[Mlir-commits] [mlir] [MLIR][Pygments] Refine the pygments MLIR lexer (PR #166406)
llvmlistbot at llvm.org
llvmlistbot at llvm.org
Fri Nov 7 02:39:46 PST 2025
https://github.com/PragmaTwice updated https://github.com/llvm/llvm-project/pull/166406
>From 94821d0f1afc07d853abcdb211729661924b04b9 Mon Sep 17 00:00:00 2001
From: PragmaTwice <twice at apache.org>
Date: Wed, 5 Nov 2025 01:08:09 +0800
Subject: [PATCH 1/6] [MLIR][Pygments] Refine the pygments MLIR lexer
---
mlir/utils/pygments/mlir_lexer.py | 136 +++++++++++++++++++++++++-----
1 file changed, 114 insertions(+), 22 deletions(-)
diff --git a/mlir/utils/pygments/mlir_lexer.py b/mlir/utils/pygments/mlir_lexer.py
index 179a058e9110c..ebe29e083387c 100644
--- a/mlir/utils/pygments/mlir_lexer.py
+++ b/mlir/utils/pygments/mlir_lexer.py
@@ -2,37 +2,129 @@
# See https://llvm.org/LICENSE.txt for license information.
# SPDX-License-Identifier: Apache-2.0 WITH LLVM-exception
-from pygments.lexer import RegexLexer
+from pygments.lexer import RegexLexer, bygroups, include, combined
from pygments.token import *
+import re
class MlirLexer(RegexLexer):
+ """Pygments lexer for MLIR.
+
+ This lexer focuses on accurate tokenization of common MLIR constructs:
+ - SSA values (%%... / %...)
+ - attribute and type aliases (#name =, !name =)
+ - types (builtin and dialect types, parametric types)
+ - attribute dictionaries and nested containers to a reasonable depth
+ - numbers (ints, floats with exponents, hex)

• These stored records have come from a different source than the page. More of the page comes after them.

What follows belongs to an exercise in optimizing a design on an open flow for small area; a production flow would make more cautious choices.
RTL that was checked went through simulation tests only; none was proved equivalent to the original.
Power and IR drop assume default switching activity.

## the reference run
Design iobus, start of the top module:
module iobus(
	input clk_sys,
	input rst,
	input rxd,
	output txd,
	output zg,
	input zw,
	input rcl,
	output dpa,
	input rs,
	input rf,
	input rok,
	input rpe,
	input rqb,
	input rpn,
	input [0:3] rnb,
	input [0:15] rad,
	input [0:15] rdt,
	output dw,
	output dr,
	output din,
	output dok,
	output den,
	output dpe,
	output dpn,
	output [0:3] dnb,
	output [0:15] dad,
	output [0:15] ddt,
	input [0:15] w,
	input [0:3] rotary_pos,
	input [0:9] indicators,
	output [0:3] rotary_out,
	output rotary_trig,
	output [0:15] keys,
	output keys_trig,
	output [0:3] fn,
	output fn_v,
	output fn_trig
);
For scale: roughly 570 cells after synthesis, ~150 I/O pins, roughly 8100 sq um of cells after synthesis.
export LEC_CHECK = 0
export CAP_MARGIN = 20
export CORE_MARGIN = 2
export CORE_UTILIZATION = 40
export SLEW_MARGIN = 20
create_clock -name core_clock -period 10.0 [get_ports {clk_sys}]
standard.sh (not shown) runs the stock make flow with config.mk's settings and CLKGATE_MAP_FILE= SYNTH_SCRIPT=/design/flow/synth_recipe.tcl, a recipe that flattens the netlist after the stock synthesis.
==> flow/flow/run.sh <==
#!/bin/bash
# The standard layout (standard.sh) with these changes:
# - synthesis is ORFS's, run through standard.sh and synth_recipe.tcl (so without the fsm
#   and share passes, then flattened and renamed as standard.sh does), but ABC maps the
#   combinational logic with an area-oriented script: each flow/abc_*.script is tried in
#   place of ORFS's abc_speed.script, and the one giving the smallest synthesized area is
#   kept (ORFS's own script is the fallback if none of them completes). These syntheses
#   also leave adders to ABC instead of mapping them to the platform's adder cells first
#   (ADDER_MAP_FILE empty). Flip-flops are mapped before either step, so the registers,
#   their names and cell types are those of the standard synthesis;
# - every input and output port still gets its own buffer, but a buf_1 instead of the
#   larger cell buffer_ports picks by default;
# - clock tree synthesis adds no dummy loads and uses the clustering given below;
# - the platform's don't-use list is extended with the largest buffers, so that repairs
#   of high-fanout nets use several small buffers instead (DONT_USE_CELLS below repeats
#   the platform's list and adds these).
# Each make run's full output goes to a log in this folder (synth_*.log for the trial
# syntheses, standard.log for the final run); ORFS keeps its per-step logs under orfs/logs.
set -uo pipefail
here=$(pwd)
dont_use="sky130_fd_sc_hd__probe_p_8 sky130_fd_sc_hd__probec_p_8 sky130_fd_sc_hd__lpflow_bleeder_1 sky130_fd_sc_hd__lpflow_clkbufkapwr_1 sky130_fd_sc_hd__lpflow_clkbufkapwr_16 sky130_fd_sc_hd__lpflow_clkbufkapwr_2 sky130_fd_sc_hd__lpflow_clkbufkapwr_4 sky130_fd_sc_hd__lpflow_clkbufkapwr_8 sky130_fd_sc_hd__lpflow_clkinvkapwr_1 sky130_fd_sc_hd__lpflow_clkinvkapwr_16 sky130_fd_sc_hd__lpflow_clkinvkapwr_2 sky130_fd_sc_hd__lpflow_clkinvkapwr_4 sky130_fd_sc_hd__lpflow_clkinvkapwr_8 sky130_fd_sc_hd__lpflow_decapkapwr_12 sky130_fd_sc_hd__lpflow_decapkapwr_3 sky130_fd_sc_hd__lpflow_decapkapwr_4 sky130_fd_sc_hd__lpflow_decapkapwr_6 sky130_fd_sc_hd__lpflow_decapkapwr_8 sky130_fd_sc_hd__lpflow_inputiso0n_1 sky130_fd_sc_hd__lpflow_inputiso0p_1 sky130_fd_sc_hd__lpflow_inputiso1n_1 sky130_fd_sc_hd__lpflow_inputiso1p_1 sky130_fd_sc_hd__lpflow_inputisolatch_1 sky130_fd_sc_hd__lpflow_isobufsrc_1 sky130_fd_sc_hd__lpflow_isobufsrc_16 sky130_fd_sc_hd__lpflow_isobufsrc_2 sky130_fd_sc_hd__lpflow_isobufsrc_4 sky130_fd_sc_hd__lpflow_isobufsrc_8 sky130_fd_sc_hd__lpflow_isobufsrckapwr_16 sky130_fd_sc_hd__lpflow_lsbuf_lh_hl_isowell_tap_1 sky130_fd_sc_hd__lpflow_lsbuf_lh_hl_isowell_tap_2 sky130_fd_sc_hd__lpflow_lsbuf_lh_hl_isowell_tap_4 sky130_fd_sc_hd__lpflow_lsbuf_lh_isowell_4 sky130_fd_sc_hd__lpflow_lsbuf_lh_isowell_tap_1 sky130_fd_sc_hd__lpflow_lsbuf_lh_isowell_tap_2 sky130_fd_sc_hd__lpflow_lsbuf_lh_isowell_tap_4 sky130_fd_sc_hd__buf_6 sky130_fd_sc_hd__buf_8 sky130_fd_sc_hd__buf_12 sky130_fd_sc_hd__buf_16 sky130_fd_sc_hd__bufbuf_8 sky130_fd_sc_hd__bufbuf_16 sky130_fd_sc_hd__clkbuf_8 sky130_fd_sc_hd__clkbuf_16"
stat="$here/orfs/reports/sky130hd/iobus/base/synth_stat.txt"
best=""
best_area=""
for f in "$here"/flow/abc_*.script; do
  name=$(basename "$f" .script)
  dir="$here/scripts_$name"
  rm -rf "$dir" "$here/orfs"
  cp -r "$FLOW_HOME/scripts" "$dir"
  cp "$f" "$dir/abc_speed.script"
  if bash standard.sh SCRIPTS_DIR="$dir" ADDER_MAP_FILE= DONT_USE_CELLS="$dont_use" synth > "$here/synth_$name.log" 2>&1 && [[ -f "$stat" ]]; then
    area=$(awk '/Chip area for/ {print $NF}' "$stat" | head -1)
    echo "$name: $area" >> "$here/synth_areas.log"
    if [[ -z "$best" ]] || awk -v a="$area" -v b="$best_area" 'BEGIN {exit !(a < b)}'; then
      best="$dir"
      best_area="$area"
    fi
  else
    echo "$name: failed" >> "$here/synth_areas.log"
  fi
done
rm -rf "$here/orfs"
args=()
if [[ -n "$best" ]]; then
  args+=(SCRIPTS_DIR="$best" ADDER_MAP_FILE=)
fi
echo "chosen: ${best:-ORFS default}" >> "$here/synth_areas.log"
set -e
bash standard.sh ${args[@]+"${args[@]}"} DONT_USE_CELLS="$dont_use" \
  BUFFER_PORTS_ARGS="-buffer_cell sky130_fd_sc_hd__buf_1" \
  CTS_ARGS="-sink_clustering_enable -repair_clock_nets -dont_use_dummy_load -sink_clustering_size 10 -sink_clustering_max_diameter 70 -buf_list sky130_fd_sc_hd__clkbuf_4" \
  finish > "$here/standard.log" 2>&1
Other scripts of this flow, unchanged in this note and not shown: flow/flow/abc_s10.script, flow/flow/abc_t3.script, flow/flow/abc_t4.script, flow/flow/abc_t5.script
Having completed the whole flow, the reference run delivered a layout that passed the timing, design-rule and antenna checks.
> inputs changed (the reference run -> the trial run)
--- a/flow/design.v
+++ b/flow/design.v
@@ -368,19 +368,17 @@
 					if (nlast) begin
 						ena <= 2'b00;
 						tp <= T_IDLE;
 					end else begin
 						idx <= nidx;
 						tp <= T_SEND;
 					end
 				end
-				default: begin		 
-					if (tdiv_end) tp <= tp + 1'b1;
-				end
+				default: if (tdiv_end) tp <= tp + 1'b1;	 
 			endcase
 		end
 	end
 	always @ (posedge clk_sys) begin
 		if (tp[3:1] == 3'b110) begin
 			sw <= w;
 			sind <= indicators;
 			srot <= rotary_pos;
## What came out
- Taking the reference run as the reference, in the trial run total die area was more or less identical, area of the multi-input gates was more or less identical, number of enable-type register cells in the synthesized netlist was more or less identical, switching power was more or less identical, clock network fraction of design power was more or less identical.
- The trial run -> the reference run: cell area delta 0, exact match
- Final cell utilization of the core: the trial run vs the reference run identical
- From the reference run to the trial run, pin count of the biggest net entering global routing did not move at all.
- Compared with the reference run, in the trial run sequential share of cell area shows no meaningful change; worst-case register-to-register setup slack shows no meaningful change.
- Comparing the reference run against the trial run, there is no change at all in total power.
Only the layout flow was run in the reference run; the RTL was not checked for function there.

---

Another version of the RTL of iobus (not shown whole).
Size in the first run: ~590 cells after synthesis, roughly 220 flip-flops, roughly 150 I/O pins.
clock: 10.0 ns
lec_check: 0
cap_margin: 20
core_margin: 2
core_utilization: 40
slew_margin: 20
==> flow/flow/run.sh <==
#!/bin/bash
# The standard layout (standard.sh) with these changes:
# - synthesis is ORFS's, run through standard.sh and synth_recipe.tcl (so without the fsm
#   and share passes, then flattened and renamed as standard.sh does), but ABC maps the
#   combinational logic with an area-oriented script: each flow/abc_*.script is tried in
#   place of ORFS's abc_speed.script, and the one giving the smallest synthesized area is
#   kept (ORFS's own script is the fallback if none of them completes). Flip-flops are
#   mapped before ABC runs, so the registers, their names and cell types are those of the
#   standard synthesis;
# - every input and output port still gets its own buffer, but a buf_1 instead of the
#   larger cell buffer_ports picks by default;
# - clock tree synthesis adds no dummy loads and uses the clustering given below.
# Each make run's full output goes to a log in this folder (synth_*.log for the trial
# syntheses, standard.log for the final run); ORFS keeps its per-step logs under orfs/logs.
set -uo pipefail
here=$(pwd)
stat="$here/orfs/reports/sky130hd/iobus/base/synth_stat.txt"
best=""
best_area=""
for f in "$here"/flow/abc_*.script; do
  name=$(basename "$f" .script)
  dir="$here/scripts_$name"
  rm -rf "$dir" "$here/orfs"
  cp -r "$FLOW_HOME/scripts" "$dir"
  cp "$f" "$dir/abc_speed.script"
  if bash standard.sh SCRIPTS_DIR="$dir" synth > "$here/synth_$name.log" 2>&1 && [[ -f "$stat" ]]; then
    area=$(awk '/Chip area for/ {print $NF}' "$stat" | head -1)
    echo "$name: $area" >> "$here/synth_areas.log"
    if [[ -z "$best" ]] || awk -v a="$area" -v b="$best_area" 'BEGIN {exit !(a < b)}'; then
      best="$dir"
      best_area="$area"
    fi
  else
    echo "$name: failed" >> "$here/synth_areas.log"
  fi
done
rm -rf "$here/orfs"
args=()
if [[ -n "$best" ]]; then
  args+=(SCRIPTS_DIR="$best")
fi
echo "chosen: ${best:-ORFS default}" >> "$here/synth_areas.log"
set -e
bash standard.sh "${args[@]}" \
  BUFFER_PORTS_ARGS="-buffer_cell sky130_fd_sc_hd__buf_1" \
  CTS_ARGS="-sink_clustering_enable -repair_clock_nets -dont_use_dummy_load -sink_clustering_size 10 -sink_clustering_max_diameter 50 -buf_list sky130_fd_sc_hd__clkbuf_4" \
  finish > "$here/standard.log" 2>&1
Other scripts of this flow, unchanged in this note and not shown: flow/flow/abc_s10.script, flow/flow/abc_t3.script, flow/flow/abc_t4.script, flow/flow/abc_t5.script
The first run completed without violations.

+ - strings with common escapes
+ - line comments (// ...)
+ - block labels (^foo) and operations
+ """
+
name = "MLIR"
aliases = ["mlir"]
filenames = ["*.mlir"]
+ flags = re.MULTILINE
+
tokens = {
"root": [
- (r"%[a-zA-Z0-9_]+", Name.Variable),
- (r"@[a-zA-Z_][a-zA-Z0-9_]+", Name.Function),
- (r"\^[a-zA-Z0-9_]+", Name.Label),
- (r"#[a-zA-Z0-9_]+", Name.Constant),
- (r"![a-zA-Z0-9_]+", Keyword.Type),
- (r"[a-zA-Z_][a-zA-Z0-9_]*\.", Name.Entity),
- (r"memref[^.]", Keyword.Type),
- (r"index", Keyword.Type),
- (r"i[0-9]+", Keyword.Type),
- (r"f[0-9]+", Keyword.Type),
+ # Comments
+ (r"//.*?$", Comment.Single),
+
+ # Attribute alias definition: #name =
+ (r"^\s*(#[_A-Za-z0-9\$\-\.]+)(\b)(\s*=)",
+ bygroups(Name.Constant, Text, Operator)),
+
+ # Type alias definition: !name =
+ (r"^\s*(![_A-Za-z0-9\$\-\.]+)(\b)(\s*=)",
+ bygroups(Keyword.Type, Text, Operator)),
+
+ # SSA values (results, uses) - allow many characters MLIR uses
+ (r"%[%_A-Za-z0-9\.\$:\-]+", Name.Variable),
+
+ # attribute refs, constants and named attributes
+ (r"#[_A-Za-z0-9\$\-\.]+\b", Name.Constant),
+
+ # symbol refs / function-like names
+ (r"@[_A-Za-z][_A-Za-z0-9\$\-\.]*\b", Name.Function),
+
+ # blocks
+ (r"\^[A-Za-z0-9_\$\.\-]+", Name.Label),
+
+ # types by exclamation or builtin names
+ (r"![_A-Za-z0-9\$\-\.]+\b", Keyword.Type),
+ (r"\b(bf16|f16|f32|f64|f80|f128|index|none|(u|s)?i[0-9]+)\b", Keyword.Type),
+
+ # container-like dialect types (tensor<...>, memref<...>, vector<...>)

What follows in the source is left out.